Los proveedores de servicios de criptoactivos, como bolsas y proveedores de billeteras, en el Reino Unido y más de 40 países ahora deben comenzar a recopilar datos detallados sobre sus usuarios y transacciones bajo el Marco de Informes de Criptoactivos (CARF) de la OCDE.
El CARF tiene como objetivo evitar que los criptoactivos se conviertan en una laguna para la evasión fiscal mediante la creación de un sistema global donde las autoridades fiscales reciban automáticamente información estandarizada sobre los usuarios de criptomonedas y sus transacciones.
En una guía publicada en mayo pasado y actualizada el 1 de enero de 2026, cualquier entidad que compre, venda, transfiera o intercambie criptoactivos debe proporcionar información personal o comercial precisa a los proveedores de servicios que utiliza.
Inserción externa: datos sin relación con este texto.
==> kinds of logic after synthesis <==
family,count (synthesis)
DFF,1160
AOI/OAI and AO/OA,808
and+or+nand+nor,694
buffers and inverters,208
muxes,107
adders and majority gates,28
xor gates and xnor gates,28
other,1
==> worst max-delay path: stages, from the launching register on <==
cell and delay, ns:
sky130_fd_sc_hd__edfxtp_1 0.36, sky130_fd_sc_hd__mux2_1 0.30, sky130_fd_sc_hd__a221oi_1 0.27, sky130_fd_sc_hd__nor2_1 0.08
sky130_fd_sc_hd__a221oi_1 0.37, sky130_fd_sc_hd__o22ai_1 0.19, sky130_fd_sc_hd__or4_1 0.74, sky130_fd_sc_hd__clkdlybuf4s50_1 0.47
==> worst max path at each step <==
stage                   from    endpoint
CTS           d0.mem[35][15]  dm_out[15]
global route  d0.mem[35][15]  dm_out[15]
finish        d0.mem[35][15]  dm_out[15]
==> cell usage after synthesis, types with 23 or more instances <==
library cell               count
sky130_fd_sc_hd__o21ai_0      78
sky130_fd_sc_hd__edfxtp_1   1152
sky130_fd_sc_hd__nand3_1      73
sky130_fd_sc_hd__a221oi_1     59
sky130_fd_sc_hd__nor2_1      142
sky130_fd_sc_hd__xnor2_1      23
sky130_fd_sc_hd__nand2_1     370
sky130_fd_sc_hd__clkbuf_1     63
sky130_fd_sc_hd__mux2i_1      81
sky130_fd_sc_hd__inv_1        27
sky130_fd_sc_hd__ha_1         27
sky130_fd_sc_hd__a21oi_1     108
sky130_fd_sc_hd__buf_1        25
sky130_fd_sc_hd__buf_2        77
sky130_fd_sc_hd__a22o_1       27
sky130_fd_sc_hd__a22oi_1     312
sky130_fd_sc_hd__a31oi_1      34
File: flow/config.mk
export PLATFORM = sky130hd
export DESIGN_NAME = uart_rx
export DESIGN_NICKNAME = uart_rx
export VERILOG_FILES = /design/flow/design.v
export SDC_FILE = /design/flow/constraint.sdc
export NUM_CORES = 4
export LEC_CHECK = 1
export CORE_UTILIZATION = 40
File: flow/constraint.sdc
current_design uart_rx

set clk_period 6.1
set clk_io_pct 0.2

create_clock -name clk0 -period $clk_period [get_ports {clk}]

set non_clock_inputs [all_inputs -no_clocks]
set_input_delay [expr $clk_period * $clk_io_pct] -clock clk0 $non_clock_inputs
set_output_delay [expr $clk_period * $clk_io_pct] -clock clk0 [all_outputs]
File: flow/design.v
module uart_rx (
    input               clk         ,
    input               rst_n       ,
    input       [1:0]   baud_sel    , 
    input               rx_din      ,
    output      [7:0]   rx_byte     ,
    output              rx_byte_vld 
);
    reg     [12:0]          cnt_baud    ; 
    wire                    add_cnt_baud;
    wire                    end_cnt_baud;
    reg                     flag        ;
    reg     [3:0]           cnt_bit     ; 
    wire                    add_cnt_bit ;
    wire                    end_cnt_bit ;
    reg     [12:0]          baud        ;
    reg     [1:0]           din_r       ; 
    wire                    n_edge      ; 
    reg     [9:0]           rx_data     ;
    always @(posedge clk or negedge rst_n)begin 
        if(!rst_n)begin
            cnt_baud <= 0;
        end 
        else if(add_cnt_baud)begin 
            if(end_cnt_baud)begin 
                cnt_baud <= 0;
            end
            else begin 
                cnt_baud <= cnt_baud + 1;
            end 
        end
    end 
    assign add_cnt_baud = flag;
    assign end_cnt_baud = add_cnt_baud && cnt_baud == baud-1;
    always @(posedge clk or negedge rst_n)begin 
        if(!rst_n)begin
            cnt_bit <= 0;
        end 
        else if(add_cnt_bit)begin 
            if(end_cnt_bit)begin 
                cnt_bit <= 0;
            end
            else begin 
                cnt_bit <= cnt_bit + 1;
            end 
        end
    end 
    assign add_cnt_bit = end_cnt_baud;
    assign end_cnt_bit = add_cnt_bit && (cnt_bit == 10-1 || rx_data[0] == 1'b1); 
    always @(posedge clk or negedge rst_n)begin 
        if(!rst_n)begin
            flag <= 0;
        end 
        else if(flag == 1'b0 && n_edge)begin 
flag <= 1'b1;
        end             
        else if(flag && end_cnt_bit)begin 
            flag <= 1'b0;
        end 
    end
    always @(*)begin 
        case (baud_sel)
            0:baud = 5208  ;
            1:baud = 2604 ;
            2:baud = 1302 ;
            3:baud = 434; 
            default:baud = 5208  ;
        endcase
    end
    always @(posedge clk or negedge rst_n)begin 
        if(!rst_n)begin
            din_r <= 0;
        end 
        else begin 
            din_r <= {din_r[0],rx_din};
        end 
    end
    assign n_edge = ~din_r[0] & din_r[1];
    always @(posedge clk or negedge rst_n)begin 
        if(!rst_n)begin
            rx_data <= 0;
        end 
        else if(add_cnt_baud && cnt_baud == (baud>>1))begin 
            rx_data[cnt_bit] <= rx_din;
        end 
    end
    assign rx_byte = rx_data[8:1];
    assign rx_byte_vld = end_cnt_bit;
endmodule   
File: flow/run.sh
#!/bin/bash
# OpenROAD 26Q1-2900-gdf79404cd8, Yosys 0.63+post, stock flow scripts
make -C /OpenROAD-flow-scripts/flow DESIGN_CONFIG=/design/flow/config.mk WORK_HOME=/design/flow/orfs finish
==> results.txt <==
Summary of implementation figures.

Layout
Per the final layout report, the fraction of cells sized above drive strength 1 comes to 0.0787. The area growth from synthesis to final layout is 9.39%. The register area is 726 sq um. The layout has 480 filler cells. For this run, the number of standard cells in the final layout without fillers is 283. Leaving out buffers and inverters, the combinational logic in the layout accounts for about 1100 sq um.

Critical path
The worst register-to-register path ends at cnt_bit[1]. Looking at the critical path, the single cell with the biggest stage delay is sky130_fd_sc_hd__clkdlybuf4s50_1. Per STA, the endpoint of the critical path is rx_byte_vld. The total number of cells along the worst setup path is 8. The worst setup path is captured at a primary output. In this run the register-to-register setup slack is 3.68 ns. The critical path contains buffers and inverters numbering 3 combined. The OpenROAD report gives the critical path a data arrival time of 4.08 ns. The family with the most delay on the worst path is buffers and inverters.

According to the timing report, the data required time at the worst endpoint equals 4.88 ns. STA classifies the critical path startpoint as a primary input. STA lists the startpoint of the worst register-to-register path as cnt_baud[3].

Listed in order, past its start point the critical path passes clkdlybuf4s50_1 -> inv_1 -> ha_1 -> or3_1 -> a222oi_1 -> nand4_1 -> nor3_1 -> clkdlybuf4s50_1. Per STA, the startpoint of the critical path is baud_sel[1]. Per STA, the library cell used most along the worst path is sky130_fd_sc_hd__clkdlybuf4s50_1. In this run the worst path has a maximum fanout of 7. The worst register-to-register path depth is 5.

The largest stage delay on the critical path is a little over 0.6 ns. The critical path is of the primary input to primary output type.

Route
The via total after detailed routing is approximately 1500. Dividing the detail-routed via count by the number of cells gives ~5.2. The post-detailed-routing wire length is around 3900 microns.

Dividing the detail-routed wire length by the instance count gives between 10 and 15 microns. The count of routing violations after the opening detailed-route iteration is a little under 70. The detailed-routing iteration count for the pre-antenna-repair pass is 4. The number of antenna-violating nets in the routed design is 0.

The DRC violations left is 0. In the routed netlist, the antenna diode instances number 0.

STA
Endpoints failing hold in the final report were tallied at 0. Looking at the max-slew report, the worst-margin pin has a slew of 0.699 ns. The max-slew violation count is 0. The final period utilization is 0.868. Setup repair after global routing left no endpoint under its margin. The number of endpoints failing setup at the final stage is 0. The clock arrives with 0.00423 ns of skew.

Across all checked pins, the minimum headroom to the slew limit is 0.534. The maximum achievable frequency is 189 MHz. Setup total negative slack on the finished layout was measured at 0 ns.

The tightest hold path in the finished design has a slack of 0.376 ns. Counting I/O delays and the setup requirement, the final critical path takes roughly 5.3 ns.

Synth
According to the Yosys statistics, the synthesized design has a chip area of 1980 sq um. The share of the Yosys chip area taken by registers is 0.366. The total cells reported by yosys after synthesis is roughly 210. The number of enable-type register cells in the synthesized netlist is 0. The flip-flop and latch count after synthesis is 29. The biggest area contributor in the post-synthesis netlist is sky130_fd_sc_hd__dfrtp_1. The most used flip-flop cell after synthesis is sky130_fd_sc_hd__dfrtp_1. The proportion of netlist area held by the largest area contributor is 0.366. The synthesis report gives the async set-or-reset register share as 1.00.

After synthesis the cells add up to between 1500 and 2000 sq um. After synthesis, the cell types taking the most area are sky130_fd_sc_hd__dfrtp_1, sky130_fd_sc_hd__ha_1, sky130_fd_sc_hd__xor2_1. For reference, the post-synthesis area per instance comes to 9.49 sq um.

The number of warnings reported in the yosys synthesis log is 1. The unique cell type count in the Yosys netlist is about 48. The synthesized instance count is 209.

Outcome
The flow ran to the end, and the final reports show no timing, DRC or antenna violations.

Clock tree
Per the CTS log, the root buffer master is sky130_fd_sc_hd__clkbuf_8. The post-cts hold buffer count is 0. The clock-pin transition on the worst setup and hold timing paths is about 0.060 ns. The number of CTS-inserted buffers is 5. CTS saw 29 sinks. The CTS tree is built. The count of cells resized by post-cts repair is 0.

The later pin in the worst-skew pair is clocked with a latency of approximately 0.27 ns. The number of buffers on the longest clock path is 2. The total setup buffers inserted after CTS is 0.

The number of H-tree levels is 2.

Placement
The last weighted congestion value of the routability-driven placer is 0.813. The count of buffers inserted at the top-level ports is 13. The count of placed standard cells including taps is 275.

The detailed-placement wirelength estimate is about 2900 microns.

Global route
The first-pass GRT wire length is slightly below 7000 microns. The global routing usage summed across all routing layers is 0.169. The initial antenna violation count is 0. The via count of the first global-routing pass is 1429. The maximum number of pins on one net before global-route repair is 30. met3 track demand over resource after global routing is 0.0296.

The met1 usage in global routing is 0.276. The routing layer with the top usage in global route is met1. The global routing report lists met2 layer usage as 0.249.

Summed over all layers, the global routing overflow is 0.

Flow run
The number of OpenROAD warnings is 35. In this run the maximum-capacitance check reported violations numbering 0.

Power and ir drop
The total power per unit cell area is approximately 280 nW/um^2. The maximum vdd ir drop is between 0.09 and 0.1 mV. The cell leakage power is 0.000941 uW.

Die
The floorplan report gives the top-level pin count as 14. The initial utilization of the core area, before any placement, comes to 0.417. The core region is 4750 sq um. The die height is 72.4 microns. The chip occupies 5250 sq um. According to the floorplan log, the row count is 25. The die boundary width is 72.4 microns.

Min path
The worst hold-check path type is flip-flop to flip-flop. The worst hold path startpoint is din_r[0].
==> flow/design.v <==
module i2c_master(
    input               clk         ,
    input               rst_n       ,
    input               req         ,
    input       [3:0]   cmd         ,
    input       [7:0]   din         ,
    output      [7:0]   dout        ,
    output              done        ,
    output              i2c_scl     ,
    input               i2c_sda_i   ,
    output              i2c_sda_o   ,
    output              i2c_sda_oe     
    );
    localparam  IDLE  = 7'b000_0001,
                START = 7'b000_0010,
                WRITE = 7'b000_0100,
                RACK  = 7'b000_1000,
                READ  = 7'b001_0000,
                SACK  = 7'b010_0000,
                STOP  = 7'b100_0000;
    reg     [6:0]       state_c     ;
    reg     [6:0]       state_n     ;
    reg     [8:0]       cnt_scl     ; 
    wire                add_cnt_scl ;
    wire                end_cnt_scl ;
    reg     [3:0]       cnt_bit     ; 
    wire                add_cnt_bit ;
    wire                end_cnt_bit ;
    reg     [3:0]       bit_num     ;
    reg                 scl         ; 
    reg                 sda_out     ;
    reg                 sda_out_en  ;
    reg     [7:0]       rx_data     ;
    reg                 rx_ack      ;
    reg     [3:0]       command     ;
    reg     [7:0]       tx_data     ; 
    wire                idle2start  ; 
    wire                idle2write  ; 
    wire                idle2read   ; 
    wire                start2write ; 
    wire                start2read  ; 
    wire                write2rack  ; 
    wire                read2sack   ; 
    wire                rack2stop   ; 
    wire                sack2stop   ; 
    wire                rack2idle   ; 
    wire                sack2idle   ; 
    wire                stop2idle   ; 
    always @(posedge clk or negedge rst_n) begin 
        if (rst_n==0) begin
            state_c <= IDLE ;
        end
        else begin
            state_c <= state_n;
       end
    end
    always @(*) begin 
        case(state_c)  
            IDLE :begin
                if(idle2start)
                    state_n = START ;
                else if(idle2write)
                    state_n = WRITE ;
                else if(idle2read)
                    state_n = READ ;
                else 
                    state_n = state_c ;
            end
            START :begin
                if(start2write)
                    state_n = WRITE ;
                else if(start2read)
                    state_n = READ ;
                else 
                    state_n = state_c ;
            end
            WRITE :begin
                if(write2rack)
                    state_n = RACK ;
                else 
                    state_n = state_c ;
            end
            RACK :begin
                if(rack2stop)
                    state_n = STOP ;
                else if(rack2idle)
                    state_n = IDLE ;
                else 
                    state_n = state_c ;
            end
            READ :begin
                if(read2sack)
                    state_n = SACK ;
                else 
                    state_n = state_c ;
            end
            SACK :begin
                if(sack2stop)
                    state_n = STOP ;
                else if(sack2idle)
                    state_n = IDLE ;
                else 
                    state_n = state_c ;
            end
            STOP :begin
                if(stop2idle)
                    state_n = IDLE ;
                else 
                    state_n = state_c ;
            end
            default : state_n = IDLE ;
        endcase
    end
    assign idle2start  = state_c==IDLE  && (req && (cmd&4'b0001));
    assign idle2write  = state_c==IDLE  && (req && (cmd&4'b0010));
    assign idle2read   = state_c==IDLE  && (req && (cmd&4'b0100 ));
    assign start2write = state_c==START && (end_cnt_bit && (command&4'b0010));
    assign start2read  = state_c==START && (end_cnt_bit && (command&4'b0100 ));
    assign write2rack  = state_c==WRITE && (end_cnt_bit);
    assign read2sack   = state_c==READ  && (end_cnt_bit);
    assign rack2stop   = state_c==RACK  && (end_cnt_bit && ((command&4'b1000 ) || rx_ack));
    assign sack2stop   = state_c==SACK  && (end_cnt_bit && (command&4'b1000 ));
    assign rack2idle   = state_c==RACK  && (end_cnt_bit && ((command&4'b1000 ) == 0));
    assign sack2idle   = state_c==SACK  && (end_cnt_bit && (command&4'b1000 ) == 0);
    assign stop2idle   = state_c==STOP  && (end_cnt_bit);
    always @(posedge clk or negedge rst_n) begin 
        if (rst_n==0) begin
            cnt_scl <= 0; 
        end
        else if(add_cnt_scl) begin
            if(end_cnt_scl)
                cnt_scl <= 0; 
            else
                cnt_scl <= cnt_scl+1 ;
       end
    end
    assign add_cnt_scl = (state_c != IDLE);
    assign end_cnt_scl = add_cnt_scl && cnt_scl == (250)-1 ;
    always @(posedge clk or negedge rst_n) begin 
        if (rst_n==0) begin
            cnt_bit <= 0; 
        end
        else if(add_cnt_bit) begin
            if(end_cnt_bit)
                cnt_bit <= 0; 
            else
                cnt_bit <= cnt_bit+1 ;
       end
    end
    assign add_cnt_bit = (end_cnt_scl);
    assign end_cnt_bit = add_cnt_bit  && cnt_bit == (bit_num)-1 ;
    always  @(*)begin
        if(state_c == WRITE | state_c == READ) begin
            bit_num = 8;
        end
        else begin 
            bit_num = 1;
        end 
    end
    always  @(posedge clk or negedge rst_n)begin
        if(~rst_n)begin
            command <= 0;
        end
        else if(req)begin
            command <= cmd;
        end
    end
    always  @(posedge clk or negedge rst_n)begin
        if(~rst_n)begin
            tx_data <= 0;
        end
        else if(req)begin
            tx_data <= din;
        end
    end
    always  @(posedge clk or negedge rst_n)begin
        if(~rst_n)begin
            scl <= 1'b1;
        end
        else if(idle2start | idle2write | idle2read)begin 
            scl <= 1'b0;
        end
        else if(add_cnt_scl && cnt_scl == 125-1)begin 
            scl <= 1'b1;
        end 
        else if(end_cnt_scl && ~stop2idle)begin  
            scl <= 1'b0;
        end 
    end
    always  @(posedge clk or negedge rst_n)begin
        if(~rst_n)begin
            sda_out <= 1'b1;
        end
        else if(state_c == START)begin           
            if(cnt_scl == 65)begin        
                sda_out <= 1'b1;
            end
            else if(cnt_scl == 180)begin     
                sda_out <= 1'b0;                 
            end 
        end 
        else if(state_c == WRITE && cnt_scl == 65)begin   
            sda_out <= tx_data[7-cnt_bit];      
        end 
        else if(state_c == SACK && cnt_scl == 65)begin   
            sda_out <= (command&4'b1000)?1'b1:1'b0;
        end 
        else if(state_c == STOP)begin  
            if(cnt_scl == 65)begin        
                sda_out <= 1'b0;
            end
            else if(cnt_scl == 180)begin     
                sda_out <= 1'b1;                 
            end 
        end 
    end
    always  @(posedge clk or negedge rst_n)begin
        if(~rst_n)begin
            sda_out_en <= 1'b0;
        end
        else if(idle2start | idle2write | read2sack | rack2stop)begin
            sda_out_en <= 1'b1;
        end
        else if(idle2read | start2read | write2rack | stop2idle)begin 
            sda_out_en <= 1'b0;
        end 
    end
    always  @(posedge clk or negedge rst_n)begin
        if(~rst_n)begin
            rx_data <= 0;
        end
        else if(state_c == READ && cnt_scl == 180)begin
            rx_data[7-cnt_bit] <= i2c_sda_i;     
        end
    end
    always  @(posedge clk or negedge rst_n)begin
        if(~rst_n)begin
            rx_ack <= 1'b1;
        end
        else if(state_c == RACK && cnt_scl == 180)begin
            rx_ack <= i2c_sda_i;
        end
    end
    assign i2c_scl    = scl         ;
    assign i2c_sda_o  = sda_out     ;
    assign i2c_sda_oe = sda_out_en  ;
    assign dout = rx_data;
    assign done = rack2idle | sack2idle | stop2idle;
endmodule
<file path="/design/flow/constraint.sdc">
current_design IIC_wr_rd

set clk_period 5.0
set clk_io_pct 0.2

create_clock -name clk0 -period $clk_period [get_ports {clk}]

set non_clock_inputs [all_inputs -no_clocks]
set_input_delay [expr $clk_period * $clk_io_pct] -clock clk0 $non_clock_inputs
set_output_delay [expr $clk_period * $clk_io_pct] -clock clk0 [all_outputs]
</file>
<file path="/design/flow/config.mk">
export PLATFORM = sky130hd
export DESIGN_NAME = IIC_wr_rd
export DESIGN_NICKNAME = IIC_wr_rd
export VERILOG_FILES = /design/flow/design.v
export SDC_FILE = /design/flow/constraint.sdc
export NUM_CORES = 4
export LEC_CHECK = 1
export CORE_UTILIZATION = 50
</file>
**flow/config.mk**
```make
export PLATFORM = sky130hd
export DESIGN_NAME = comparator_unit
export DESIGN_NICKNAME = comparator_unit
export VERILOG_FILES = /design/flow/design.v
export SDC_FILE = /design/flow/constraint.sdc
export NUM_CORES = 4
export LEC_CHECK = 1
export CORE_AREA = 10 10 98 98
export DIE_AREA = 0 0 108 108
```
**flow/constraint.sdc**
```tcl
current_design comparator_unit

set clk_period 7.1
set clk_io_pct 0.2

create_clock -name clk0 -period $clk_period

set non_clock_inputs [all_inputs -no_clocks]
set_input_delay [expr $clk_period * $clk_io_pct] -clock clk0 $non_clock_inputs
set_output_delay [expr $clk_period * $clk_io_pct] -clock clk0 [all_outputs]
```
**flow/design.v**
```verilog
module comparator_unit(
    input [31:0] RS1,
    input [31:0] RS2,
    input        branch,
    input [2:0]  condition,
    output reg   condition_result
    );
localparam  BEQ     =           3'b000;
localparam  BNE     =           3'b001;
localparam  BLT     =           3'b100;
localparam  BGE     =           3'b101;
localparam  BLTU    =           3'b110;
localparam  BGEU    =           3'b111;
localparam  SLT     =           3'b010;
localparam  SLTU    =           3'b011;
wire EQ  = (RS1 == RS2);
wire NEQ = (RS1 != RS2);
wire LT  = $signed(RS1) < $signed(RS2);
wire LTU = $unsigned(RS1) < $unsigned(RS2);
wire GE  = $signed(RS1) >= $signed(RS2);
wire GEU = $unsigned(RS1) >= $unsigned(RS2);
always @(*) begin
    condition_result = 1'b0;
    case( condition ) 
        BEQ:        condition_result    = EQ;
        BNE:        condition_result    = NEQ;
        BLT, SLT:   condition_result    = LT;
        BGE:        condition_result    = GE;
        BLTU, SLTU: condition_result    = LTU;
        BGEU:       condition_result    = GEU;
    endcase
end    
endmodule
```
**flow/run.sh**
```bash
#!/bin/bash
# OpenROAD 26Q1-2900-gdf79404cd8, Yosys 0.63+post, stock flow scripts
make -C /OpenROAD-flow-scripts/flow DESIGN_CONFIG=/design/flow/config.mk WORK_HOME=/design/flow/orfs finish
```
==> impl_table.tex <==
% Table of physical implementation metrics
\begin{tabular}{lr}
\hline
Metric & Value \\
\hline
\multicolumn{2}{l}{\textbf{Run status}} \\
Result of the run & completed \\
\multicolumn{2}{l}{\textbf{Die}} \\
Count of standard-cell rows & 32 \\
Vertical die dimension & 108 um \\
Die x size & 108 um \\
Initial cell density of the core & 12.5\% \\
Full die area & 11700 um\^{}2 \\
I/O pin cnt & 69 \\
Core area & 7650 um\^{}2 \\
\multicolumn{2}{l}{\textbf{Synthesis}} \\
Post-Syn Instances & 132 \\
Total of warnings raised by yosys & 1 \\
Number of cells in Yosys stat & 132 \\
Chip Area, Yosys & 955 um\^{}2 \\
Synthesized area & 955 um\^{}2 \\
Share of the synthesized netlist area taken by xor and xnor gates & 0.917\% \\
Adder-cell area share of the yosys netlist & 41.9\% \\
Area fraction in mux cells & 0\% \\
Mapped Avg Cell Area & 7.23 um\^{}2 \\
Comb area leader & adder cells \\
Sequential cell area fraction in the yosys report & 0\% \\
Count of cell types in the netlist & 29 \\
Area fraction in and, or, nand and nor cells & 22.5\% \\
Synthesized-area fraction occupied by ao, oa, aoi and oai cells & 21.6\% \\
\multicolumn{2}{l}{\textbf{Clock tree}} \\
Post-cts hold-fix buffer tally & 0 \\
Number of gates resized after CTS & 0 \\
Post-CTS Repair Setup Buffers & 0 \\
\multicolumn{2}{l}{\textbf{Final timing}} \\
Max-slew headroom & 76.5\% \\
Number of pins with negative max-slew slack in the final report & 0 \\
Minimum clock period & 5.59 ns \\
Final count of negative-setup-slack endpoints & 0 \\
Fmax & 0.179 GHz \\
Final-layout setup total negative slack & 0 ns \\
Post-route fraction of the period consumed by the critical path & 78.7\% \\
Slew at the pin with the worst max-slew slack & 0.353 ns \\
Setup repair after global routing missed its margin & no \\
Fin. Hold Viols & 0 \\
\multicolumn{2}{l}{\textbf{Power and ir drop}} \\
Part of the power in combinational logic & 100.0\% \\
Leakage power summed over all cells & 0.824 nW \\
Power density over cell area & 49.1 nW/um\^{}2 \\
Share of total power consumed by net switching & 37.2\% \\
Int Pwr & 0.0000544 W \\
Switching component of the power & 0.0000322 W \\
Peak supply drop & 0.0000162 V \\
Overall Power & 0.0000866 W \\
Part of the power in the clock network & 0\% \\
Part of the total power dissipated in sequential elements & 0\% \\
\multicolumn{2}{l}{\textbf{Route}} \\
Final Routed Wirelength & 3.11 mm \\
Routed Antenna Nets & 0 \\
Number of vias per cell & 3.66 \\
\# DRC & 0 \\
Wirelength per Cell & 10.3 um \\
Ant. Diodes & 0 \\
Drt first pass iters & 3 \\
Violation count after the first detailed-route iteration & 48 \\
Vias after detailed routing & 1104 \\
\multicolumn{2}{l}{\textbf{Final layout}} \\
Register cell area after layout & 0 um\^{}2 \\
Area Overhead vs Synth & 84.7\% \\
Commonest cells after routing, fill and taps aside & sky130\_fd\_sc\_hd\_\_clkdlybuf4s50\_1, sky130\_fd\_sc\_hd\_\_inv\_1, sky130\_fd\_sc\_hd\_\_ha\_1, sky130\_fd\_sc\_hd\_\_a21oi\_1, sky130\_fd\_sc\_hd\_\_nand2\_1 \\
Clock buffer instance count of the final layout & 0 \\
Number of fill cells & 829 \\
Most instantiated logic cell after routing & sky130\_fd\_sc\_hd\_\_clkdlybuf4s50\_1 \\
Layout cell share with drive strength beyond 1 & 3.50\% \\
Sequential cells & 0 \\
\multicolumn{2}{l}{\textbf{Worst setup path}} \\
Arrival time at the worst endpoint & 4.17 ns \\
Critical Path Start Type & primary input \\
Crit path capture type & output pin \\
Max stage delay cell, worst path & sky130\_fd\_sc\_hd\_\_or4\_1 \\
WS Path Type & in2out \\
Worst path max stage delay & 0.48 ns \\
Worst-path fanout max & 4 \\
Critical Path, Cell by Cell & clkdlybuf4s50\_1 > inv\_1 > ha\_1 > a21oi\_1 > o21ai\_1 > a221oi\_2 > nand2\_1 > or4\_1 > a32o\_1 > clkdlybuf4s50\_1 \\
Most common cell type on the critical path & sky130\_fd\_sc\_hd\_\_clkdlybuf4s50\_1 \\
Crit path DRT & 5.68 ns \\
\multicolumn{2}{l}{\textbf{Job}} \\
Tool Warnings & 33 \\
Total of max-cap violations & 0 \\
\multicolumn{2}{l}{\textbf{Placed design}} \\
DPL Wire Length & 2.97 mm \\
GPL Wtd Cong & 0.813 \\
Total of buffers placed on input and output ports & 68 \\
\multicolumn{2}{l}{\textbf{Global routing}} \\
Wire length of the first global-routing pass & 5.06 mm \\
Residual overflow from global routing & 0 \\
Total routing resource utilization after global routing & 5.12\% \\
Number of antenna violations at the first check in global routing & 0 \\
Pin count of the biggest net entering global routing & 7 \\
Vias in the first global route & 1112 \\
\multicolumn{2}{l}{\textbf{Hold path}} \\
Worst hold-check path type & in2out \\
\hline
\end{tabular}
## synth_stat cells, drive strengths merged (2+ instances only)
cell    count  area share, %
or4         2            2.0
nand2      10            3.9
a21oi      15            7.9
and4        4            3.7
ha         32             42
nor2        4            1.6
o21ai       5            2.6
inv        33             13
nor3        2            2.2
nand4       5            3.9
nor2b       2            1.3
nand3       5            3.1
o211ai      2            1.6
## metrics by stage
| stage | cell area [um^2] | setup slack [ns] | util, % | hold slack, ns | cells |
|---|---|---|---|---|---|
| 2_1_floorplan | 955 | 2.62 | - | 2.97 | 132 |
| 3_3_place_gp | 1760 | 1.54 | 23.1 | 3.93 | 302 |
| 3_5_place_dp | 1760 | 1.51 | 23.1 | 3.94 | 302 |
| 4_1_cts | 1760 | 1.50 | 23.1 | 3.95 | 302 |
| 5_1_grt | 1760 | 1.28 | 23.1 | 4.03 | 302 |
| 6_report | 1760 | 1.51 | 23.1 | 3.95 | 302 |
Las personas deben proporcionar su nombre, fecha de nacimiento, dirección e identificación fiscal, si corresponde, mientras que las empresas y otras entidades deben proporcionar detalles comerciales e información fiscal.
Los proveedores de servicios de criptoactivos deben realizar un seguimiento de los detalles de identidad, la residencia fiscal y el historial completo de transacciones, incluidas las ganancias y pérdidas, tanto de los clientes del Reino Unido como de fuera del Reino Unido.
Esta información se informará a HMRC por primera vez antes del 31 de mayo de 2027, cubrirá toda la actividad desde 2026, y se compartirá con otras autoridades fiscales participantes para ayudar a abordar los ingresos criptográficos no declarados.
Para los usuarios de criptomonedas del Reino Unido, dar detalles incorrectos o faltantes puede resultar en una multa de hasta £300, mientras que no pagar impuestos puede resultar en multas de hasta el 100% del impuesto adeudado más intereses. Los casos extraterritoriales o internacionales tienen penas aún mayores.